DETROIT — All current and future Ford Motor Co. electric vehicles will have access to approximately 12,000 Tesla Supercharge stations in the US and Canada starting next spring.
Ford CEO Jim Farley and Tesla CEO Elon Musk announced the agreement Thursday during a “Twitter Spaces” audio chat.
“We think this is a huge step for our industry and for all electric customers,” said Farley.
Musk said he didn’t want Tesla’s network to be a “walled garden” and he wants to use it to support sustainable transportation.
“It is our intention to do everything possible to support Ford and ensure that Ford is on an equal footing with Tesla Superchargers,” Musk said.
Farley said there will be costs for Ford owners, perhaps a monthly subscription, but he gave no details. Details of any financial arrangement between Ford and Tesla have not been disclosed.
Initially, Ford’s current electric vehicles require an adapter to connect to the Tesla stations, which have their own connector. But Ford will switch to Tesla’s North American Charging Standard connector with its second-generation EVs starting in 2025, Farley said.
Ford said Tesla’s connector is smaller and lighter than other automakers.
Farley said Tesla’s Superchargers have great locations.
“We love the locations. We like the reliability,” he said. They will join Ford’s own Blue Oval charging network, which has about 10,000 fast charging stations, he said.
Ford EV owners will have seamless access to Tesla chargers with Ford’s app, Musk said.

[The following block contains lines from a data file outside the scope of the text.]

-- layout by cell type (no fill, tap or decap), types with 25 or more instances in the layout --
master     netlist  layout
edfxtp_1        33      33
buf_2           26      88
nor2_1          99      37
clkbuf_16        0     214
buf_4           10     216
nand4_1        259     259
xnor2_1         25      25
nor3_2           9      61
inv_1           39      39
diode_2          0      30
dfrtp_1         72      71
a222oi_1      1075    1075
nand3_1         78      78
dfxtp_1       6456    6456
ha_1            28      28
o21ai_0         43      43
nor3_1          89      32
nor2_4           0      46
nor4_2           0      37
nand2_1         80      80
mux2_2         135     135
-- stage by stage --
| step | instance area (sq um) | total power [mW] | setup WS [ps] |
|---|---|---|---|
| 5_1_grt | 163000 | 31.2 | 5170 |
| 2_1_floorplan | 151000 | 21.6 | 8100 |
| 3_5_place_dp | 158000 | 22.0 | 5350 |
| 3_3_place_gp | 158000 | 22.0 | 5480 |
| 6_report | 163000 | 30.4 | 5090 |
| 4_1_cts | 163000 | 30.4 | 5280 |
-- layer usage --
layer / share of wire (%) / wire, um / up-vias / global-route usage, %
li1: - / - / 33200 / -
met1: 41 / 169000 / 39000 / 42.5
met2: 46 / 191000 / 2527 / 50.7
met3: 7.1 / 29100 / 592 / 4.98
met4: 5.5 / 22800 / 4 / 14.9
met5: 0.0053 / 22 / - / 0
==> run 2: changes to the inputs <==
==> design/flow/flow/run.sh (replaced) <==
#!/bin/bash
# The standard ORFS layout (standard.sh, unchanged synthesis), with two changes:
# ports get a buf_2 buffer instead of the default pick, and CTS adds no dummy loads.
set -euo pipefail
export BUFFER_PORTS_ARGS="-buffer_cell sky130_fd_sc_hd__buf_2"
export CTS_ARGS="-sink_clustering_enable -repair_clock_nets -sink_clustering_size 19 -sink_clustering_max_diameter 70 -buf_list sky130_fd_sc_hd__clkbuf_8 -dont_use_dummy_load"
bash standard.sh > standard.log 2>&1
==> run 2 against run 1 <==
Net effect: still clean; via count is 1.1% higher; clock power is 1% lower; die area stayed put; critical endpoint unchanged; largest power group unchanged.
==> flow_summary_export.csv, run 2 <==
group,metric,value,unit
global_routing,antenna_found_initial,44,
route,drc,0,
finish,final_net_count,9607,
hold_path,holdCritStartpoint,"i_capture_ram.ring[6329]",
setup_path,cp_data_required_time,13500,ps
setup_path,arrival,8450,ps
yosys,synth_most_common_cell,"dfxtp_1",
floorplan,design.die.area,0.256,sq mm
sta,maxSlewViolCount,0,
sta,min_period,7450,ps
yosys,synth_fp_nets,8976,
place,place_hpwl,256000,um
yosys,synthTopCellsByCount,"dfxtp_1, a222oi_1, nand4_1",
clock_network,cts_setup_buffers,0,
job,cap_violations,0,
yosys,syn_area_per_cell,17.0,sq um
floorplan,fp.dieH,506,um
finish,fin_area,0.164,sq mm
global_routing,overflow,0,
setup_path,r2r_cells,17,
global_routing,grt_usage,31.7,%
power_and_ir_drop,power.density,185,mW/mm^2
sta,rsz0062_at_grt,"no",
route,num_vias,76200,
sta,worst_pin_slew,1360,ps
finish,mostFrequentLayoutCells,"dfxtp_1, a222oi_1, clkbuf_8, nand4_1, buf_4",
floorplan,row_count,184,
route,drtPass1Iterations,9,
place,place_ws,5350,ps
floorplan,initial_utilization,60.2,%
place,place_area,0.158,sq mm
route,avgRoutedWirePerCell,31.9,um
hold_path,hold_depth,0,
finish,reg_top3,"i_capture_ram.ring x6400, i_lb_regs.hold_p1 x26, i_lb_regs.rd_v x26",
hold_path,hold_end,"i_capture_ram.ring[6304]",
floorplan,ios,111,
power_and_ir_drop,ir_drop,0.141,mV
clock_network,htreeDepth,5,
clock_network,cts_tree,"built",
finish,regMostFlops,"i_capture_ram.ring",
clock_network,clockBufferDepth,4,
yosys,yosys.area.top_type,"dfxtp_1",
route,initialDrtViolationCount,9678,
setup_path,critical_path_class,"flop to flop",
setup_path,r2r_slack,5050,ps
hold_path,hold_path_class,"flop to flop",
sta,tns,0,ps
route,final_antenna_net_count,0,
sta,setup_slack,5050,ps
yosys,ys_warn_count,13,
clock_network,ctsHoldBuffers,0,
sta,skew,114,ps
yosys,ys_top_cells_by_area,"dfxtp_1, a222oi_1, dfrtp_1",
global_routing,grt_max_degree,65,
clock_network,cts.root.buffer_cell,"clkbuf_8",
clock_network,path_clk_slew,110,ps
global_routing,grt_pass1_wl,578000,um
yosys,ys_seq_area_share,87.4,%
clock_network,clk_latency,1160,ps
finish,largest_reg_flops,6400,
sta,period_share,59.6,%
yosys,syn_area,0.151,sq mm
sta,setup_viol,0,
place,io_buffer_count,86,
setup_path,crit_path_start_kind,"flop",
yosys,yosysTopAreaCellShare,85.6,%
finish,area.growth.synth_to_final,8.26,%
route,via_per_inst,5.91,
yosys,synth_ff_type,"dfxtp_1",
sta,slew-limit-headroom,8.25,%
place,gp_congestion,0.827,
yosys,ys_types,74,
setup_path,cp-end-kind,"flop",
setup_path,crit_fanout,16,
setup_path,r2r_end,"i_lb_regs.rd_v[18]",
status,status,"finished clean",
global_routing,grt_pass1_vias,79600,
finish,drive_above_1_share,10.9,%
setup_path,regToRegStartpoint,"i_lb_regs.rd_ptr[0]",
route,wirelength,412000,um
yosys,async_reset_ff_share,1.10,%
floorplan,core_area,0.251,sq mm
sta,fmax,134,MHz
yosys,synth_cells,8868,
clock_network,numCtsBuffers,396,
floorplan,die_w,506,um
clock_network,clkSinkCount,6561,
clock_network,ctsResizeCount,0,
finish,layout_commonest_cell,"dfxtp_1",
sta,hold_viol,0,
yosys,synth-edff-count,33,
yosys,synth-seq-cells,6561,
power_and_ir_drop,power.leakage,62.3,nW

Tesla has about 17,000 Supercharger stations in the US There are about 54,000 public charging stations in the US, according to the Department of Energy, but many charge much slower than Tesla’s stations.

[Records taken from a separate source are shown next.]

Context: an optimization exercise on an open-source flow, tuned for small area and a short achievable clock period. The choices shown serve that exercise and are no tape-out recipe. No run shown here included a check of the RTL's function; only the layout flow was run.

==> flow/design.v, too long to show whole: its modules and the start of the top module <==
// module beamformer_top: 3702 lines
module beamformer_top (
	input  wire         clock,
	input  wire         reset,
	input  wire         in_valid,
	input  wire [79:0]  sample_i,
	input  wire [79:0]  sample_q,
	input  wire         wr_en,
	input  wire [2:0]   wr_elem,
	input  wire [1:0]   wr_sel,
	input  wire [4:0]   wr_data,
	output wire         out_valid,
	output wire [15:0]  out_i,
	output wire [15:0]  out_q
);
  // ...
==> flow/run.sh <==
#!/bin/bash
# synth_recipe.tcl (not shown) runs the flow's synth.tcl, then flattens the netlist and writes it again
# the make line also repeats each setting of config.mk as NAME=value (left out here)
make -C /OpenROAD-flow-scripts/flow DESIGN_CONFIG=/design/flow/config.mk WORK_HOME=/design/flow/orfs CLKGATE_MAP_FILE= SYNTH_SCRIPT=/design/flow/synth_recipe.tcl finish
==> flow/config.mk <==
export PLATFORM = sky130hd
export DESIGN_NAME = beamformer_top
export DESIGN_NICKNAME = beamformer_top
export VERILOG_FILES = /design/flow/design.v
export SDC_FILE = /design/flow/constraint.sdc
export NUM_CORES = 4
export LEC_CHECK = 0
export CAP_MARGIN = 20
export CORE_MARGIN = 2
export CORE_UTILIZATION = 60
export SETUP_SLACK_MARGIN = 5
export SLEW_MARGIN = 20
==> flow/constraint.sdc <==
create_clock -name core_clock -period 9.0 [get_ports {clock}]
set_input_delay 1.8000 -clock core_clock [delete_from_list [all_inputs] [get_ports {clock}]]
set_output_delay 1.8000 -clock core_clock [all_outputs]
set_load 0.01 [all_outputs]
==> run_results.csv, run 1 <==
group,metric,value,unit
sta,clock_skew,0.0258,ns
drt,routed.top_layer,"met5",
clock_tree,clk_latency,0.79,ns
worst_setup_path,cp-start-kind,"primary input",
cells_and_area,final_common_cell,"inv_1",
cells_and_area,layout_common_cells,"inv_1 (1200), dfxtp_1 (1153), xnor2_1 (1148)",
worst_setup_path,rr_startpoint,"vi_6a_r[0]$_DFF_P_",
cells_and_area,final_cells,10900,
cells_and_area,seq_cells,1160,
worst_setup_path,worstPathMaxFanout,12,
global_routing,gr-max-usage-layer,"met2",
floorplan,ios,207,
sta,timing.final.crit_share,44.0,%
yosys,synthFlopType,"dfxtp_1",
placed_design,pre_cts_ws,3.14,ns
outcome,status,"complete, no violations",
floorplan,start_util,60.4,%
placed_design,gp_congestion,0.923,
worst_setup_path,cpMostUsedCell,"fa_1",
yosys,synthAdderAreaFrac,28.7,%
yosys,synth_cell_types,80,
yosys,synth-edff-count,0,
drt,dr.first_iter.drc_count,5298,
sta,tightest_slew,1.17,ns
floorplan,tapCellCount,1903,
global_routing,grt_remaining_overflow,0,
sta,max_freq,253,MHz
drt,dr.pass1.iters,6,
floorplan,die_y,384,um
floorplan,die_area,0.147,mm2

The deal between Ford and Tesla is separate from a plan to open up part of Tesla’s charging network to all electric vehicles.
The White House announced in February that at least 7,500 chargers from Tesla’s Supercharger and Destination Charger network would be available for non-Tesla electric vehicles by the end of 2024.
The chat between Musk, who bought Twitter for $44 billion last fall, and Farley went off without the embarrassing technical glitches that plagued Florida Governor Ron DeSantis when he announced Wednesday that he was running for president.
With Musk, DeSantis broke the news that he would seek the Republican nomination, but the chat was delayed by nearly half an hour due to outages. Musk blamed server overload as so many tried to listen in.
The Farley-Musk chat had a much smaller audience than DeSantis, about 18,000 listeners at the start.
The number on the DeSantis chat came in at 420,000, a far cry from the millions who watched the televised presidential announcements. After the problems were fixed, the audience remained below 500,000.